FOR IMMEDIATE RELEASE       
September 21, 2005      

Contact Alfredo Tryferis
Communications Specialist
206-733-5932; alfredot@wsba.org

Yakima Attorney Rafael A. Gonzales Receives WSBA Angelo Petruss Award for Lawyers in Public Service

Seattle, Washington, September 21, 2005 — The Washington State Bar Association (WSBA) announced today that Yakima attorney Rafael A. Gonzales (pictured, standing right) received the 2005 Angelo Petruss Award for Lawyers in Public Service. Named in honor of the late Angelo R. Petruss, a senior assistant attorney general who died during his term of service on the WSBA Board of Governors, the Angelo Petruss Award is given to a lawyer in government service who has made a significant contribution to the legal profession, the justice system, and the public. 2004-2005 WSBA President Ronald R. Ward presented the award to Mr. Gonzales at the WSBA's Annual Awards Dinner held September 15 at the Fairmont Olympic Hotel in Seattle.

A member of the Nez Perce Nation, Mr. Gonzales was raised on the Lapwai and Yakama Indian Reservations. He joined the Marine Corps after high school, and then returned to Washington to attend college. After graduating from Central Washington University, he worked as a journalist for the Yakima Herald-Republic, Omak Chronicle, and other Northwest newspapers. He then went into corporate communications for the Colville Confederated Tribes and Sealaska Corporation of Juneau. Mr. Gonzales received a Thomas More fellowship — the first person of color to do so — and entered Gonzaga University School of Law's public-service program. He is now a public defender in Yakima.

Mr. Gonzales has served on a number of WSBA committees, including the Long-Range Strategic Planning Committee, the Washington Young Lawyers Division Equality in Practice Committee, the Professionalism Committee, and is a past co-chair of the Committee for Diversity and the Civil Rights Committee. He also served two years on the Trust and Confidence Committee of the Office of the Administrator for the Courts as the WSBA representative, and was a member of the Minority and Justice Task Force ( now the Minority and Justice Commission). Currently, he serves on the WSBA's Committee on Public Defense. In 2001 he received the WSBA's Affirmative Action Award.

Throughout his public-service career, Mr. Gonzales has been generous of time, talent, and spirit in service to the public, exemplifying the best of the legal profession.

About the WSBA
The Washington State Bar Association is an instrumentality of the state exercising a governmental function authorized by the Washington State Supreme Court to license the state's 29,200 lawyers. The WSBA both regulates lawyers under the authority of the Court and serves its members as a professional association ¯ all without public funding.

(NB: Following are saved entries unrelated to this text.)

--- config.mk ---
export PLATFORM = sky130hd
export DESIGN_NAME = fifo_enq_arbiter
export DESIGN_NICKNAME = d
export VERILOG_FILES = /design/src/rtl/fifo_arb_pkg.sv /design/src/rtl/fifo_enq_arbiter_edge_latch.sv /design/src/rtl/fifo_enq_arbiter.sv
export SDC_FILE = /design/constraint.sdc
export NUM_CORES = 1
export LEC_CHECK = 0
export CAP_MARGIN = 20
export CELL_PAD_IN_SITES_DETAIL_PLACEMENT = 1
export CELL_PAD_IN_SITES_GLOBAL_PLACEMENT = 1
export CORE_MARGIN = 5
export CORE_UTILIZATION = 31
export DETAILED_ROUTE_END_ITERATION = 16
export PLACE_DENSITY_LB_ADDON = 0.1
export SYNTH_ARGS = -nofsm -noshare
export SYNTH_HDL_FRONTEND = slang
export SYNTH_HIERARCHICAL = 1
export SYNTH_SLANG_ARGS = --single-unit
--- constraint.sdc ---
create_clock -name clk -period 2.4 [get_ports clk]
set_input_delay 0.48 -clock clk [delete_from_list [all_inputs] [get_ports clk]]
set_output_delay 0.48 -clock clk [all_outputs]
set_load 0.03 [all_outputs]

As a regulatory agency, it administers the bar admission process, including the bar exam; provides record-keeping and licensing functions; and administers the lawyer-discipline system. As a professional association, the WSBA provides continuing legal education for attorneys, in addition to numerous other educational and member-service activities.

The governance of the WSBA is vested in its 14-person Board of Governors. There are three governors from the seventh congressional district; one from each of the other eight districts; and three at-large members, one of whom represents the Young Lawyers Division. The 2005-2006 president is S. Brooke Taylor, of Port Angeles, and the 2005-2006 president-elect is Ellen Conedera Dial, of Seattle.

The board meets regularly (every six weeks) at various locations around the state, and its meetings are open to the public. Much of the work of the Bar is carried out through 23 standing committees; 24 sections; and a Young Lawyers Division, with its many committees.